Predicting Hourly Pm10 Concentration in Seberang Perai and Petaling Jaya Using Log-Normal Linear Model

Prediction of particulate matter (PM10) concentration is useful to assist future planning in the context of environmental problems. The aim of this study is to predict hourly PM10 concentration by considering the probability distribution, the serial correlation between subsequent observations and the seasonal pattern of the PM10 concentration. We propose to analyze the data using the log-normal linear models with potential predictors. In the initial study, three probability distributions (Weibull, gamma, and log-normal) were considered to fit the hourly PM10 concentration for two stations of Peninsular Malaysia – Seberang Perai and Petaling Jaya from 2008-2009 and 2014-2015. Within the distributions, the log- normal distribution was found appropriate.
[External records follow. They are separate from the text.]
**config.mk**
```make
export PLATFORM = sky130hd
export DESIGN_NAME = fighter_health
export DESIGN_NICKNAME = d
export VERILOG_FILES = /design/src/rtl/health_pkg.sv /design/src/rtl/health_bar_geom.sv /design/src/rtl/fighter_health.sv
export SDC_FILE = /design/constraint.sdc
export NUM_CORES = 1
export LEC_CHECK = 0
export CAP_MARGIN = 30
export CORE_MARGIN = 3
export CORE_UTILIZATION = 30
export DETAILED_ROUTE_END_ITERATION = 16
export MAX_ROUTING_LAYER = met4
export PLACE_DENSITY = 0.52
export SLEW_MARGIN = 25
export SYNTH_ARGS = -nofsm -noshare
export SYNTH_HDL_FRONTEND = slang
export SYNTH_SLANG_ARGS = --single-unit
```
**constraint.sdc**
```tcl
create_clock -name frame_clk -period 20.5 [get_ports frame_clk]
set_clock_uncertainty 0.2 [all_clocks]
set_input_delay 4.1 -clock frame_clk [delete_from_list [all_inputs] [get_ports frame_clk]]
set_output_delay 4.1 -clock frame_clk [all_outputs]
set_load 0.02 [all_outputs]
```
**src/rtl/health_pkg.sv**
```systemverilog
// Shared types and constants for the per-fighter health tracker.
// Contents: FSM state enum, hit-kind encodings, geometry bus width.
// No ports; imported by fighter_health and health_bar_geom.
package health_pkg;

    typedef enum logic [1:0] {
        ALIVE  = 2'd0,
        IFRAME = 2'd1,
        KO     = 2'd2
    } state_t;

    localparam logic HIT_PUNCH = 1'b0;
    localparam logic HIT_KICK  = 1'b1;

    localparam int GEOM_W = 10;

endpackage

```
**src/rtl/health_bar_geom.sv**
```systemverilog
// Combinational health-bar geometry: maps hp to red/green widths and green x.
// Ports: hp in; rsx = floor(hp*BAR_W/MAX_HP), gsx = BAR_W-rsx, greenposx = BAR_X+rsx.
// No registers; the parent registers the outputs.
module health_bar_geom
    import health_pkg::*;
#(
    parameter int MAX_HP = 23,
    parameter int HPW    = 5,
    parameter int BAR_X  = 50,
    parameter int BAR_W  = 140
) (
    input  logic [HPW-1:0]    hp,
    output logic [GEOM_W-1:0] rsx,
    output logic [GEOM_W-1:0] gsx,
    output logic [GEOM_W-1:0] greenposx
);

    localparam int PW = GEOM_W + HPW;

    logic [PW-1:0] prod;
    logic [PW-1:0] quo;

    // Product is widened before the multiply so hp*BAR_W cannot overflow.
    assign prod      = PW'(hp) * PW'(BAR_W);
    assign quo       = prod / PW'(MAX_HP);
    assign rsx       = quo[GEOM_W-1:0];
    assign gsx       = GEOM_W'(BAR_W) - rsx;
    assign greenposx = GEOM_W'(BAR_X) + rsx;

endmodule

```
**src/rtl/fighter_health.sv**
```systemverilog
// Per-fighter health tracker: weighted damage, invulnerability window, KO and
// rematch key, plus registered health-bar geometry (lags hp by one frame).
// Ports: frame_clk/Reset (async, active-high); active, hit_valid, hit_kind, keycode in;
//        hp, lose, invuln and six 10-bit bar geometry outputs.
// Optional: define HEALTH_REGEN_EN for slow hp regeneration while alive.
module fighter_health
    import health_pkg::*;
#(
    parameter int         MAX_HP       = 23,
    parameter int         HPW          = 5,
    parameter int         PUNCH_DMG    = 1,
    parameter int         KICK_DMG     = 2,
    parameter int         IFRAMES      = 8,
    parameter int         BAR_X        = 50,
    parameter int         BAR_Y        = 50,
    parameter int         BAR_W        = 140,
    parameter int         BAR_H        = 10,
    parameter logic [7:0] RESTART_KEY  = 8'h15,
    parameter int         REGEN_PERIOD = 120
) (
    input  logic              frame_clk,
    input  logic              Reset,
    input  logic              active,
    input  logic              hit_valid,
    input  logic              hit_kind,
    input  logic [7:0]        keycode,
    output logic [HPW-1:0]    hp,
    output logic              lose,
    output logic              invuln,
    output logic [GEOM_W-1:0] redposx,
    output logic [GEOM_W-1:0] greenposx,
    output logic [GEOM_W-1:0] barposy,
    output logic [GEOM_W-1:0] redsizex,
    output logic [GEOM_W-1:0] greensizex,
    output logic [GEOM_W-1:0] barsizey
);

    // Elaboration-time parameter sanity.
    if (MAX_HP < 1 || (1 << HPW) <= MAX_HP || REGEN_PERIOD < 1) begin : g_bad_param
        $error("fighter_health: illegal MAX_HP/HPW/REGEN_PERIOD");
    end

    localparam int CW = (IFRAMES > 0) ? $clog2(IFRAMES + 1) : 1;
    localparam logic [HPW-1:0] PUNCH_HP = HPW'(PUNCH_DMG);
    localparam logic [HPW-1:0] KICK_HP  = HPW'(KICK_DMG);

    state_t          state;
    logic [CW-1:0]   iframe_cnt;
    logic [HPW-1:0]  dmg;
    logic [HPW-1:0]  hp_after;
    logic            hit_taken;
    logic [GEOM_W-1:0] rsx_next;
    logic [GEOM_W-1:0] gsx_next;
    logic [GEOM_W-1:0] gpx_next;

`ifdef HEALTH_REGEN_EN
    localparam int RW = $clog2(REGEN_PERIOD + 1);
    logic [RW-1:0] regen_cnt;
`endif

    // Saturating damage: a hit never wraps hp below zero.
    assign dmg       = (hit_kind == HIT_KICK) ? KICK_HP : PUNCH_HP;
    assign hp_after  = (dmg >= hp) ? '0 : hp - dmg;
    assign hit_taken = hit_valid && active;

    assign lose   = (state == KO);
    assign invuln = (state == IFRAME);

    assign redposx  = GEOM_W'(BAR_X);
    assign barposy  = GEOM_W'(BAR_Y);
    assign barsizey = GEOM_W'(BAR_H);

    health_bar_geom #(
        .MAX_HP (MAX_HP),
        .HPW    (HPW),
        .BAR_X  (BAR_X),
        .BAR_W  (BAR_W)
    ) u_geom (
        .hp        (hp),
        .rsx       (rsx_next),
        .gsx       (gsx_next),
        .greenposx (gpx_next)
    );

    always_ff @(posedge frame_clk or posedge Reset) begin
        if (Reset) begin
            state      <= ALIVE;
            hp         <= HPW'(MAX_HP);
            iframe_cnt <= '0;
            redsizex   <= GEOM_W'(BAR_W);
            greensizex <= '0;
            greenposx  <= GEOM_W'(BAR_X + BAR_W);
`ifdef HEALTH_REGEN_EN
            regen_cnt  <= '0;
`endif
        end else begin
            redsizex   <= rsx_next;
            greensizex <= gsx_next;
            greenposx  <= gpx_next;

            case (state)
                ALIVE: begin
                    if (hit_taken) begin
                        hp <= hp_after;
`ifdef HEALTH_REGEN_EN
                        regen_cnt <= '0;
`endif
                        if (hp_after == '0) begin
                            state <= KO;
                        end else if (IFRAMES > 0) begin
                            state      <= IFRAME;
                            iframe_cnt <= CW'(IFRAMES);
                        end
                    end
`ifdef HEALTH_REGEN_EN
                    else if (active && hp != '0 && hp < HPW'(MAX_HP)) begin
                        if (regen_cnt == RW'(REGEN_PERIOD - 1)) begin
                            hp        <= hp + 1'b1;
                            regen_cnt <= '0;
                        end else begin
                            regen_cnt <= regen_cnt + 1'b1;
                        end
                    end
`endif
                end
                IFRAME: begin
                    // Timer freezes while the round is paused; hits ignored throughout.
                    if (active) begin
                        if (iframe_cnt <= CW'(1)) begin
                            iframe_cnt <= '0;
                            state      <= ALIVE;
                        end else begin
                            iframe_cnt <= iframe_cnt - 1'b1;
                        end
                    end
                end
                KO: begin
                    // Rematch is independent of active and overrides any hit.
                    if (keycode == RESTART_KEY) begin
                        state <= ALIVE;
                        hp    <= HPW'(MAX_HP);
                    end
                end
                default: state <= ALIVE;
            endcase
        end
    end

endmodule

```
==> results.ini <==
[clocking]
numCtsBuffers = 5
h-tree-depth = 2
path_clk_slew_ps = 60
cts_tree = done
ctsResizeCount = 0
clockBufferDepth = 2
clkLatencyLatePin_ps = 280
cts.sinks = 38
ctsRootBufferMaster = clkbuf_16
post-cts-setup-buffers = 0
hold_buffers = 0

[synth]
synth_cell_types = 111
synthXorXnorAreaFrac = 0.0454
synth_mux_area_frac = 0.0290
synth_warnings = 0
synth_top_family_by_area = compound AO/OA/AOI/OAI gates
synth_ff_type = dfrtp_1
syn-cell-area_mm2 = 0.00480
synth_edf_count = 0
synthSimpleGateAreaFrac = 0.225
synth-seq-area-share = 0.202
synth-seq-cells = 38
postSynthCellCount = 572
async_flop_share = 1.00
syn_area_per_cell_um2 = 8.39
synth_compound_area_frac = 0.328
synth_adder_area_share = 0.0762

[global_route]
grt_overflow = 0
grt_pass1_wl_mm = 21.8
grt_max_degree = 38
first_global_vias = 4163
antenna_found_initial = 0
grt_use_total = 0.149

[worst_setup_path]
end_kind = register
slowest_stage = a22oi_2
startpoint = hp[3]
required_ps = 20440
critPathKind = register to register
critical_path.most_common_cell = ha_1
crit_path_start_kind = register
cp_max_fo = 12
rr_startpoint = hp[3]
worstPathArrival_ps = 9820
slowest_delay_ps = 710

[timing]
fmax_mhz = 101
hold_viol = 0
finalSetupViolations = 0
fin_crit_sh = 0.482
fin_tns_setup_ps = 0
fin_crit_ps = 9880
rsz0062_at_grt = no
slew_violations = 0
worst_pin_slew_ps = 888
relSlewSlack = 0.408

[routing]
drc = 0
drt_wl_total_mm = 13.2
maxUsedRoutingLayer = met4
vias = 4531
viasPerCell = 5.53
routedWlPerCell_um = 16.1
dr_wl_met3_um = 811
wl_met2_mm = 6.08
drtAntennaViolNets = 0
drt-met1-wl_mm = 6.11
first_iter_violations = 364
drtPass1Iterations = 5

[finish]
syn2layout_area_growth_pct = 13.8
antennaDiodeCount = 0
final_layout_size_suffix_gt1_frac = 0.141
nets = 648

[floorplan]
coreArea_mm2 = 0.0154
die_h_um = 132
die_area_mm2 = 0.0175
start_util = 0.311
boundaryPins = 80
die_w_um = 132
num_rows = 45

[place]
dp_hpwl_mm = 10.2
place.gp.congestion = 0.907
portBuffers = 48

[run]
drv_cap = 0

[status]
outcome = completed

[hold_path]
holdCritPathClass = register to register
hold_start = iframe_cnt[1]
===== config.mk =====
export PLATFORM = sky130hd
export DESIGN_NAME = axis_eth_rx_filter
export DESIGN_NICKNAME = d
export VERILOG_FILES = /design/src/rtl/axis_eth_rx_filter.sv
export SDC_FILE = /design/constraint.sdc
export NUM_CORES = 1
export LEC_CHECK = 0
export CAP_MARGIN = 20
export CELL_PAD_IN_SITES_DETAIL_PLACEMENT = 0
export CELL_PAD_IN_SITES_GLOBAL_PLACEMENT = 1
export CORE_AREA = 2 2 177 179
export DETAILED_ROUTE_END_ITERATION = 6
export DIE_AREA = 0 0 179 181
export DONT_BUFFER_PORTS = 1
export PLACE_DENSITY = 0.76
export RECOVER_POWER = 25
export REMOVE_ABC_BUFFERS = 1
export SYNTH_ARGS = -nofsm -noshare
export SYNTH_HDL_FRONTEND = slang
export SYNTH_SLANG_ARGS = --single-unit

===== constraint.sdc =====
create_clock -name clk -period 15.1 [get_ports clk]
set_clock_uncertainty 0.15 [all_clocks]
set_input_delay 1.51 -clock clk [delete_from_list [all_inputs] [get_ports clk]]
set_output_delay 1.51 -clock clk [all_outputs]
set_load 0.02 [all_outputs]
Then, the log-normal linear model with sine and cosine terms, and lagged as predictors were fitted to the PM10 concentration data. The Likelihood Ratio Test (LRT) and the Akaike Information Criterion (AIC) were used to assess model appropriateness. Diagnostic QQ plots indicate that the models fit the data well except in the extreme tails. The models were fitted using the first 75% of data and validated using the remainder. Using the model, prediction of inadequate hourly PM10 records is possible. Index Terms- air quality, lagged, log-normal linear model, regression, statistical modelling.